The news of the war plan comes to British intelligence agent Adam Munro through a Russian woman, his former lover Valentina, who works in the Kremlin offices and has access to the records of Politburo debates. The information shakes both the British and U.S. political leadership.

Mishkin and Lazareff, with the help of Drake, complicate the situation for Rudin by assassinating Yuri Ivanenko, his ally in the Politburo and the chief of the KGB. While the Politburo covers up the truth of Ivanenko's death, Mishkin and Lazareff hijack a Soviet airliner to escape from Ukraine but are arrested in West Berlin after one of the pilots is shot dead during landing. Drake needs the two men released because only they can reveal that the Soviet government could not protect one of its most powerful leaders, thus triggering nationalist uprisings in Ukraine and other Soviet republics. Drake and other Westerners of Ukrainian origin hijack the world's largest oil supertanker in the North Sea and demand the extradition of Mishkin and Lazareff to Israel, threatening to vent 1,000,000 tons of oil if this condition is not met. The coastal countries threatened by this ecological catastrophe support the release of the prisoners.

U.S. President Bill Matthews receives information from the British that the USSR will cease negotiations regarding grain and military concessions if the prisoners are released, so there appear to be only two potential outcomes: the greatest oil spill in history, or a Soviet invasion of western Europe. Thus Matthews is faced with the "Devil's Alternative" of the title: no matter which course of action he pursues, massive loss of life is guaranteed. Munro eventually devises a third option which enables the prisoners to be released (thus ending the oil tanker standoff) and then quietly executed without them being able to reveal that they have assassinated the KGB chief. Kaminsky, who is waiting in Israel to confirm the two prisoners' release, is cornered by Israeli police and commits suicide, believing himself hunted by the KGB again. Drake and his team are killed after escaping the supertanker while Vishnayev is dismissed from the Politburo in disgrace, ending the threat of war.

In the epilogue, Rudin proclaims a relative moderate (someone who believes that the Soviet Union will eventually rule the world but will do so gradually and without resorting to nuclear weapons) from the peace faction as his successor. After the ceremony he privately reveals to a shocked Munro that Valentina had been working for him all along, feeding Munro and the Western governments the information they needed to defuse the crisis and avert war. He informs Munro that Valentina is genuinely fond of him, but not so romantically attached as to abandon her homeland for him. Walking outside, free to begin a new life outside the service, Munro begins laughing at himself—a veteran spy taken in by the oldest espionage trick in history: false love.

==Background==

In 1975 Forsyth sold an original screenplay entitled No Alternative - about "a supertanker being held for ransom" - to film producer Lew Grade who had also purchased film rights to Forsyth's The Shepherd. Grade paid Forsyth for the work plus a percentage of the gross. Martin Starger and Paramount Pictures would co-produce the film. No film was made.

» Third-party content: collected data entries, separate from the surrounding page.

`config.mk`:
```
export PLATFORM = sky130hd
export DESIGN_NAME = trpc_port_ctrl
export DESIGN_NICKNAME = d
export VERILOG_FILES = /design/src/trpc_pkg.sv /design/src/trpc_set_mem.sv /design/src/trpc_addr_ctr.sv /design/src/trpc_port_ctrl.sv
export SDC_FILE = /design/constraint.sdc
export NUM_CORES = 1
export LEC_CHECK = 0
export BUFFER_PORTS_ARGS = -buffer_cell sky130_fd_sc_hd__buf_2
export CORE_MARGIN = 2
export CORE_UTILIZATION = 48
export DETAILED_ROUTE_END_ITERATION = 6
export PLACE_DENSITY = 0.72
export SETUP_SLACK_MARGIN = 0.2
export SLEW_MARGIN = 25
export SYNTH_ARGS = -nofsm -noshare
export SYNTH_HDL_FRONTEND = slang
export SYNTH_SLANG_ARGS = --single-unit
```
`constraint.sdc`:
```
create_clock -name clock_in -period 3.4 [get_ports clock_in]
set_input_delay 0.34 -clock clock_in [delete_from_list [all_inputs] [get_ports clock_in]]
set_output_delay 0.34 -clock clock_in [all_outputs]
set_load 0.03 [all_outputs]
```
`src/trpc_pkg.sv`:
```
package trpc_pkg;

   // ****************************************
   // field widths
   // ****************************************
   localparam int VOD_W  = 3;
   localparam int EMPH_W = 5;
   localparam int EQ_W   = 4;
   localparam int DCG_W  = 3;
   localparam int DB_W   = 4;
   localparam int MODE_W = 4;
   localparam int ADDR_W = 6;
   localparam int WORD_W = 16;

   // ****************************************
   // mode select codes
   // ****************************************
   localparam logic [MODE_W-1:0] MODE_ANALOG   = 4'h0;
   localparam logic [MODE_W-1:0] MODE_RATE_DIV = 4'h3;
   localparam logic [MODE_W-1:0] MODE_PLL      = 4'h4;
   localparam logic [MODE_W-1:0] MODE_CH_PLL   = 4'h5;
   localparam logic [MODE_W-1:0] MODE_CH_SEL   = 4'h6;
   localparam logic [MODE_W-1:0] MODE_CLK_UNIT = 4'h7;
   localparam logic [MODE_W-1:0] MODE_AEQ_CONT = 4'h8;
   localparam logic [MODE_W-1:0] MODE_AEQ_ONCE = 4'h9;
   localparam logic [MODE_W-1:0] MODE_AEQ_PDN  = 4'ha;

   // ****************************************
   // encodings and timing
   // ****************************************
   localparam logic [EMPH_W-1:0] EMPH_MID     = 5'h10;
   localparam logic [EMPH_W-1:0] EMPH_ZERO    = 5'h00;
   localparam logic [DCG_W-1:0]  DCG_MAX_CODE = 3'h4;
   localparam logic [DB_W-1:0]   DCG_STEP_DB  = 4'h3;
   localparam logic [1:0]        ERR_CYCLES   = 2'h2;

   // ****************************************
   // carriers
   // ****************************************
   typedef struct packed {
      logic [VOD_W-1:0]  vod;
      logic [EMPH_W-1:0] pre0;
      logic [EMPH_W-1:0] pre1;
      logic [EMPH_W-1:0] pre2;
      logic [EQ_W-1:0]   eq;
      logic [DCG_W-1:0]  dcg;
   } trpc_ch_set_t;

   localparam int SET_W = $bits(trpc_ch_set_t);
   localparam trpc_ch_set_t SET_RST = '0;

   typedef enum logic [2:0] {
      ST_IDLE  = 3'b000,
      ST_WRITE = 3'b001,
      ST_RD    = 3'b010,
      ST_RDCAP = 3'b011,
      ST_CFG   = 3'b100,
      ST_ERR   = 3'b101
   } trpc_state_t;

endpackage

```
`src/trpc_set_mem.sv`:
```
`timescale 1ns/1ns
module trpc_set_mem #(
   parameter int W     = 25,
   parameter int DEPTH = 4,
   parameter int AW    = 2
) (
   // clock and reset
   input  wire logic          clock_in,
   input  wire logic          nrst_in,
   // write side
   input  wire logic          we_in,
   input  wire logic [AW-1:0] waddr_in,
   input  wire logic [W-1:0]  wdata_in,
   // read side
   input  wire logic [AW-1:0] raddr_in,
   output logic      [W-1:0]  rdata_out
);

   typedef struct packed {
      logic [DEPTH-1:0][W-1:0] mem;
      logic [W-1:0]            rd;
   } trpc_mem_state_t;

   trpc_mem_state_t s_r;
   trpc_mem_state_t s_nxt;

   always_comb begin
      s_nxt = s_r;
      if (we_in) begin
         s_nxt.mem[waddr_in] = wdata_in;
      end
      // registered read sees the old word on a same-address write
      s_nxt.rd = s_r.mem[raddr_in];
   end

   always_ff @(posedge clock_in or negedge nrst_in) begin
      if (!nrst_in) begin
         s_r <= '0;
      end else begin
         s_r <= s_nxt;
      end
   end

   assign rdata_out = s_r.rd;

endmodule

```
`src/trpc_addr_ctr.sv`:
```
`timescale 1ns/1ns
module trpc_addr_ctr (
   // clock and reset
   input  wire logic                        clock_in,
   input  wire logic                        nrst_in,
   // control
   input  wire logic                        start_in,
   input  wire logic                        step_in,
   input  wire logic                        clear_in,
   input  wire logic [trpc_pkg::ADDR_W-1:0] last_in,
   // status
   output logic      [trpc_pkg::ADDR_W-1:0] addr_out,
   output logic                             changed_out,
   output logic                             done_out
);

   typedef struct packed {
      logic [trpc_pkg::ADDR_W-1:0] addr;
      logic                        chg;
      logic                        done;
   } trpc_ctr_state_t;

   trpc_ctr_state_t s_r;
   trpc_ctr_state_t s_nxt;

   always_comb begin
      s_nxt     = s_r;
      s_nxt.chg = 1'b0;
      if (start_in) begin
         s_nxt.done = 1'b0;
      end
      if (clear_in) begin
         s_nxt.addr = '0;
      end else if (step_in) begin
         s_nxt.chg = 1'b1;
         if (s_r.addr == last_in) begin
            // wrap to zero marks the end of the file
            s_nxt.addr = '0;
            s_nxt.done = 1'b1;
         end else begin
            s_nxt.addr = s_r.addr + 6'h01;
         end
      end
   end

   always_ff @(posedge clock_in or negedge nrst_in) begin
      if (!nrst_in) begin
         s_r <= '0;
      end else begin
         s_r <= s_nxt;
      end
   end

   assign addr_out    = s_r.addr;
   assign changed_out = s_r.chg;
   assign done_out    = s_r.done;

endmodule

```
`src/trpc_port_ctrl.sv`:
```
`timescale 1ns/1ns
// Function
// - write second post-tap 5-bit emphasis to transmitter
// - shared input copy or one per channel
// - emphasis codes 0,16 zero; signed around 16
// - write 4-bit receive equalization per channel
// - read back output swing, 3 bits per channel
// - read back three emphasis taps, 5 bits each
// - read back equalization and dc gain per channel
// - decode the 3-bit mode select codes
// - adaptive equalization widens select to 4 bits
// - fixed single mode without a mode select
// - word address counts up then wraps to zero
// - wrap to zero marks end of file
// - address change pulse after each word write unless an address reset lands in the same cycle
// - address reset pulse clears word address
// - address logic only in channel/pll modes
// - emphasis drives positive and inverted paths
// - busy high during analog read or write
module trpc_port_ctrl #(
   parameter int                           NUM_CH       = 4,
   parameter bit                           SHARED       = 1'b0,
   parameter bit                           MULTI_MODE   = 1'b1,
   parameter bit                           AEQ_EN       = 1'b0,
   parameter logic [trpc_pkg::MODE_W-1:0]  DEFAULT_MODE = trpc_pkg::MODE_ANALOG,
   parameter int                           IN_CH        = SHARED ? 1 : NUM_CH,
   parameter int                           CHW          = (NUM_CH > 1) ? $clog2(NUM_CH) : 1
) (
   // clock and reset
   input  wire logic                                            clock_in,
   input  wire logic                                            nrst_in,
   // user requests
   input  wire logic                                            write_in,
   input  wire logic                                            read_in,
   input  wire logic [trpc_pkg::MODE_W-1:0]                     mode_sel_in,
   // analog settings
   input  wire logic [IN_CH-1:0][trpc_pkg::VOD_W-1:0]           vod_in,
   input  wire logic [IN_CH-1:0][trpc_pkg::EMPH_W-1:0]          pre_tap_emphasis_in,
   input  wire logic [IN_CH-1:0][trpc_pkg::EMPH_W-1:0]          first_post_tap_emphasis_in,
   input  wire logic [IN_CH-1:0][trpc_pkg::EMPH_W-1:0]          second_post_tap_emphasis_in,
   input  wire logic [IN_CH-1:0][trpc_pkg::EQ_W-1:0]            eq_in,
   input  wire logic [IN_CH-1:0][trpc_pkg::DCG_W-1:0]           dcgain_in,
   // configuration file
   input  wire logic [trpc_pkg::WORD_W-1:0]                     cfg_data_in,
   input  wire logic [trpc_pkg::ADDR_W-1:0]                     cfg_last_addr_in,
   input  wire logic                                            addr_reset_in,
   // status
   output logic                                                 busy_out,
   output logic                                                 data_valid_out,
   output logic                                                 error_out,
   // read-back
   output logic      [NUM_CH-1:0][trpc_pkg::VOD_W-1:0]          vod_readback_out,
   output logic      [NUM_CH-1:0][trpc_pkg::EMPH_W-1:0]         pre_tap_emphasis_readback_out,
   output logic      [NUM_CH-1:0][trpc_pkg::EMPH_W-1:0]         first_post_tap_readback_out,
   output logic      [NUM_CH-1:0][trpc_pkg::EMPH_W-1:0]         second_post_tap_readback_out,
   output logic      [NUM_CH-1:0][trpc_pkg::EQ_W-1:0]           eq_readback_out,
   output logic      [NUM_CH-1:0][trpc_pkg::DCG_W-1:0]          dcgain_readback_out,
   // word address
   output logic      [trpc_pkg::ADDR_W-1:0]                     cfg_addr_out,
   output logic                                                 cfg_addr_change_out,
   output logic                                                 cfg_done_out,
   // transceiver side
   output logic                                                 pma_we_out,
   output logic      [CHW-1:0]                                  pma_ch_out,
   output trpc_pkg::trpc_ch_set_t                               pma_set_out,
   output logic signed [trpc_pkg::EMPH_W-1:0]                   pma_pre2_level_out,
   output logic signed [trpc_pkg::EMPH_W-1:0]                   pma_pre2_level_inv_out,
   output logic      [trpc_pkg::DB_W-1:0]                       pma_dcgain_db_out,
   output logic                                                 cfg_we_out,
   output logic      [trpc_pkg::WORD_W-1:0]                     cfg_word_out
);

   // ****************************************
   // decode helpers
   // ****************************************
   function automatic logic signed [trpc_pkg::EMPH_W-1:0] emph_level(
      input logic [trpc_pkg::EMPH_W-1:0] code
   );
      logic [trpc_pkg::EMPH_W-1:0] d;
      d = code - trpc_pkg::EMPH_MID;
      // code 0 is a second spelling of zero
      if (code == trpc_pkg::EMPH_ZERO) begin
         d = trpc_pkg::EMPH_ZERO;
      end
      return $signed(d);
   endfunction

   function automatic logic dcg_ok(input logic [trpc_pkg::DCG_W-1:0] code);
      return code <= trpc_pkg::DCG_MAX_CODE;
   endfunction

   function automatic logic [trpc_pkg::DB_W-1:0] dcg_db(
      input logic [trpc_pkg::DCG_W-1:0] code
   );
      logic [trpc_pkg::DB_W-1:0] db;
      db = '0;
      if (dcg_ok(code)) begin
         db = 4'(code * trpc_pkg::DCG_STEP_DB);
      end
      return db;
   endfunction

   function automatic logic mode_ok(input logic [trpc_pkg::MODE_W-1:0] m);
      logic ok;
      case (m)
         trpc_pkg::MODE_ANALOG,
         trpc_pkg::MODE_RATE_DIV,
         trpc_pkg::MODE_PLL,
         trpc_pkg::MODE_CH_PLL,
         trpc_pkg::MODE_CH_SEL,
         trpc_pkg::MODE_CLK_UNIT: begin
            ok = 1'b1;
         end
         trpc_pkg::MODE_AEQ_CONT,
         trpc_pkg::MODE_AEQ_ONCE,
         trpc_pkg::MODE_AEQ_PDN: begin
            ok = AEQ_EN;
         end
         default: begin
            ok = 1'b0;
         end
      endcase
      return ok;
   endfunction

   // ****************************************
   // state
   // ****************************************
   typedef struct packed {
      trpc_pkg::trpc_state_t                    st;
      logic [CHW-1:0]                           ch;
      logic [1:0]                               err_cnt;
      logic                                     vld;
      logic                                     pma_we;
      logic [CHW-1:0]                           pma_ch;
      trpc_pkg::trpc_ch_set_t                   pma_set;
      logic signed [trpc_pkg::EMPH_W-1:0]       pre2_lvl;
      logic signed [trpc_pkg::EMPH_W-1:0]       pre2_inv;
      logic [trpc_pkg::DB_W-1:0]                dcg_db;
      logic                                     cfg_we;
      logic [trpc_pkg::WORD_W-1:0]              cfg_word;
      logic [NUM_CH-1:0][trpc_pkg::SET_W-1:0]   rb;
   } trpc_top_state_t;

   trpc_top_state_t        s_r;
   trpc_top_state_t        s_nxt;
   trpc_pkg::trpc_ch_set_t in_set;
   trpc_pkg::trpc_ch_set_t mem_rd;
   logic [trpc_pkg::MODE_W-1:0] mode;
   logic                   cfg_mode;
   logic                   gain_bad;
   logic                   mem_we;
   logic                   start_cfg;
   logic                   addr_clr;
   logic [CHW-1:0]         lane;
   logic [CHW-1:0]         last_ch;

   assign last_ch = CHW'(NUM_CH - 1);

   // ****************************************
   // mode and input selection
   // ****************************************
   always_comb begin
      // without the select the block sits in its one mode for good
      mode = MULTI_MODE ? mode_sel_in : DEFAULT_MODE;
      if (!AEQ_EN) begin
         mode[3] = 1'b0;
      end
      cfg_mode = (mode == trpc_pkg::MODE_PLL)
              || (mode == trpc_pkg::MODE_CH_PLL)
              || (mode == trpc_pkg::MODE_CH_SEL);
      gain_bad = 1'b0;
      for (int i = 0; i < IN_CH; i++) begin
         if (!dcg_ok(dcgain_in[i])) begin
            gain_bad = 1'b1;
         end
      end
      lane = SHARED ? '0 : s_r.ch;
      in_set.vod  = vod_in[lane];
      in_set.pre0 = pre_tap_emphasis_in[lane];
      in_set.pre1 = first_post_tap_emphasis_in[lane];
      in_set.pre2 = second_post_tap_emphasis_in[lane];
      in_set.eq   = eq_in[lane];
      in_set.dcg  = dcgain_in[lane];
   end

   // ****************************************
   // transaction sequencer
   // ****************************************
   always_comb begin
      s_nxt        = s_r;
      s_nxt.pma_we = 1'b0;
      s_nxt.cfg_we = 1'b0;
      mem_we       = 1'b0;
      start_cfg    = 1'b0;
      case (s_r.st)
         trpc_pkg::ST_IDLE: begin
            s_nxt.ch = '0;
            // a request is a single-cycle pulse; a held level restarts
            if (write_in || read_in) begin
               s_nxt.vld = 1'b0;
               if (!mode_ok(mode)) begin
                  s_nxt.st      = trpc_pkg::ST_ERR;
                  s_nxt.err_cnt = trpc_pkg::ERR_CYCLES;
               end else if (mode == trpc_pkg::MODE_ANALOG) begin
                  if (write_in && gain_bad) begin
                     s_nxt.st      = trpc_pkg::ST_ERR;
                     s_nxt.err_cnt = trpc_pkg::ERR_CYCLES;
                  end else if (write_in) begin
                     s_nxt.st = trpc_pkg::ST_WRITE;
                  end else begin
                     s_nxt.st = trpc_pkg::ST_RD;
                  end
               end else if (read_in) begin
                  // only analog settings can be read back
                  s_nxt.st      = trpc_pkg::ST_ERR;
                  s_nxt.err_cnt = trpc_pkg::ERR_CYCLES;
               end else if (cfg_mode) begin
                  s_nxt.st  = trpc_pkg::ST_CFG;
                  start_cfg = 1'b1;
               end
            end
         end
         trpc_pkg::ST_WRITE: begin
            mem_we         = 1'b1;
            s_nxt.pma_we   = 1'b1;
            s_nxt.pma_ch   = s_r.ch;
            s_nxt.pma_set  = in_set;
            // one setting feeds both polarities of the tap
            s_nxt.pre2_lvl = emph_level(in_set.pre2);
            s_nxt.pre2_inv = -emph_level(in_set.pre2);
            s_nxt.dcg_db   = dcg_db(in_set.dcg);
            if (s_r.ch == last_ch) begin
               s_nxt.st = trpc_pkg::ST_IDLE;
            end else begin
               s_nxt.ch = s_r.ch + 1'b1;
            end
         end
         trpc_pkg::ST_RD: begin
            s_nxt.st = trpc_pkg::ST_RDCAP;
         end
         trpc_pkg::ST_RDCAP: begin
            s_nxt.rb[s_r.ch] = mem_rd;
            if (s_r.ch == last_ch) begin
               s_nxt.st  = trpc_pkg::ST_IDLE;
               s_nxt.vld = 1'b1;
            end else begin
               s_nxt.ch = s_r.ch + 1'b1;
               s_nxt.st = trpc_pkg::ST_RD;
            end
         end
         trpc_pkg::ST_CFG: begin
            s_nxt.cfg_we   = 1'b1;
            s_nxt.cfg_word = cfg_data_in;
            s_nxt.st       = trpc_pkg::ST_IDLE;
         end
         trpc_pkg::ST_ERR: begin
            s_nxt.err_cnt = s_r.err_cnt - 2'h1;
            if (s_r.err_cnt == 2'h1) begin
               s_nxt.st = trpc_pkg::ST_IDLE;
            end
         end
         default: begin
            s_nxt.st = trpc_pkg::ST_IDLE;
         end
      endcase
   end

   always_ff @(posedge clock_in or negedge nrst_in) begin
      if (!nrst_in) begin
         s_r    <= '0;
         s_r.st <= trpc_pkg::ST_IDLE;
      end else begin
         s_r <= s_nxt;
      end
   end

   // ****************************************
   // settings store and word address
   // ****************************************
   trpc_set_mem #(
      .W     (trpc_pkg::SET_W),
      .DEPTH (NUM_CH),
      .AW    (CHW)
   ) u_mem (
      .clock_in  (clock_in),
      .nrst_in   (nrst_in),
      .we_in     (mem_we),
      .waddr_in  (s_r.ch),
      .wdata_in  (in_set),
      .raddr_in  (s_r.ch),
      .rdata_out (mem_rd)
   );

   // address reset only counts in the file-based modes
   assign addr_clr = addr_reset_in && cfg_mode;

   trpc_addr_ctr u_addr (
      .clock_in    (clock_in),
      .nrst_in     (nrst_in),
      .start_in    (start_cfg),
      .step_in     (s_r.cfg_we),
      .clear_in    (addr_clr),
      .last_in     (cfg_last_addr_in),
      .addr_out    (cfg_addr_out),
      .changed_out (cfg_addr_change_out),
      .done_out    (cfg_done_out)
   );

   // ****************************************
   // outputs
   // ****************************************
   always_comb begin
      for (int i = 0; i < NUM_CH; i++) begin
         vod_readback_out[i]              = s_r.rb[i][24:22];
         pre_tap_emphasis_readback_out[i] = s_r.rb[i][21:17];
         first_post_tap_readback_out[i]   = s_r.rb[i][16:12];
         second_post_tap_readback_out[i]  = s_r.rb[i][11:7];
         eq_readback_out[i]               = s_r.rb[i][6:3];
         dcgain_readback_out[i]           = s_r.rb[i][2:0];
      end
   end

   // busy drops during the error window
   assign busy_out = (s_r.st != trpc_pkg::ST_IDLE)
                  && (s_r.st != trpc_pkg::ST_ERR);
   assign error_out              = (s_r.st == trpc_pkg::ST_ERR);
   assign data_valid_out         = s_r.vld;
   assign pma_we_out             = s_r.pma_we;
   assign pma_ch_out             = s_r.pma_ch;
   assign pma_set_out            = s_r.pma_set;
   assign pma_pre2_level_out     = s_r.pre2_lvl;
   assign pma_pre2_level_inv_out = s_r.pre2_inv;
   assign pma_dcgain_db_out      = s_r.dcg_db;
   assign cfg_we_out             = s_r.cfg_we;
   assign cfg_word_out           = s_r.cfg_word;

endmodule

```
==> reports/qor.yml <==
clkSlewWorstSetupHoldPaths_ns: 0.06
global_route.overflow_total: 0
crit_path_start_kind: "flop"
drc_errors: 0
synthesis.area_um2: 14000
timing_hold_violations_final: 0
detailedRoute.firstIterationViolations: 389
worst_slack_ns: 0.876
insertedDiodeCount: 0
worst-path-max-fanout: 33
cts_tree: "yes"
max-slew-margin-rel_pct: 43.8
fin_crit_sh_pct: 74.2
share_of_layout_cells_above_drive_strength_1_pct: 50.2
synth_area_leader_cell: "sky130_fd_sc_hd__dfrtp_1"
gp_routability_congestion: 0.776
initial_antenna_violation_count: 2
max-cap-violations: 0
place_ws_ns: 0.845
die_height_um: 175
route.detailed.vias_per_inst: 5.16
pin_count_of_the_biggest_net_entering_global_routing: 90
irDropWorstVdd_mv: 0.587
flow.area_growth_from_synthesis_pct: 13.0
setup_viol: 0
h-tree-depth: 2
placedCellCount: 1554
critical_path.endpoint_type: "flop"
die_area_um2: 30500
synth_async_reset_ratio_pct: 100
vias_post_dr: 8336
starting_density_of_the_core_pct: 48.7
remaining_antenna_violation_count: 0
core_area_um2: 28700
synthesis.instances: 1058
top_level_ports: 301
post_cts_buffers: 0
synth.yosys.seq_area_share_pct: 53.5
fin_worst_skew_ns: 0.0144
final-max-slew-violation-count: 0
worst-endpoint-arrival_ns: 2.89
synth.most_common_cell: "sky130_fd_sc_hd__dfrtp_1"
yosys-top-cells-count: "299 x sky130_fd_sc_hd__dfrtp_1, 161 x sky130_fd_sc_hd__buf_4, 149 x sky130_fd_sc_hd__mux2_2"
synth_seq_cells: 299
timing_worst_setup_path_type: "flop to flop"
setup_tns_ns: 0
hpwl_mm: 20.5
grt_setup_unrepaired: "false"
cp.required_ns: 3.77
clock.fmax_ghz: 0.396
p_leak_nw: 8.17
dpl_cell_area_um2: 14700
filler_cell_count_in_the_final_layout: 2420
synth_top_area_share_pct: 53.5
status: "completed"
total_power_mw: 14.7
worst_skew_pair.late_latency_ns: 0.50
port_buffers: 299
regToRegSetupSlack_ns: 0.88
number_of_search_and_repair_iterations_in_the_first_detailed_routing_pass: 4
avgRoutedWirePerCell_um: 18.4
yosysWarningCount: 0
fin_crit_ns: 2.52
num_rows: 62
wire_length_of_the_first_global_routing_pass_mm: 47.3
grt_pass1_vias: 8687
synth_edf_count: 0
synth_fp_nets: 1203
synth_ff_type: "sky130_fd_sc_hd__dfrtp_1"
yosysUniqueCellTypes: 49
ctsRootBufferMaster: "sky130_fd_sc_hd__clkbuf_16"
worst_hold_path_type: "input pin to flop"
finish.utilization_pct: 55.1
post_route_non_filler_standard_cell_count: 1614
dieWidth_um: 175
cellPowerDensity_nw_per_um2: 927
syn_area_per_cell_um2: 13.2
grtUsageTotal_pct: 19.7
tightest_slew_ns: 0.834
cts_sinks: 299
post_route_wl_mm: 29.7
timing.hold.ws_ns: 0.0815
final_nets: 1352
fin_area_um2: 15800
ctsLongestPathBuffers: 3
cts_made_buffers: 34
synth_area_leaders: "sky130_fd_sc_hd__dfrtp_1 53%, sky130_fd_sc_hd__mux2_2 12%, sky130_fd_sc_hd__buf_4 8.6%"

==References to real people==
The novel features many real-life people with their names disguised; British Prime Minister Joan Carpenter is Margaret Thatcher (who had only recently become the PM at the time the novel was published); American president William "Bill" Matthews is James "Jimmy" Carter (although the fictional Matthews is finishing up his 2nd term of office in the book, while Carter was nearing the end of his 1st and only Presidential term in 1979); his Polish National Security Advisor Stanislaw Poklewski is Zbigniew Brzezinski; and Secretary of State David Lawrence is Cyrus Vance. Margaret Thatcher would later appear as herself in The Fourth Protocol, The Negotiator, The Fist of God, A Little Bit of Sunshine and Icon.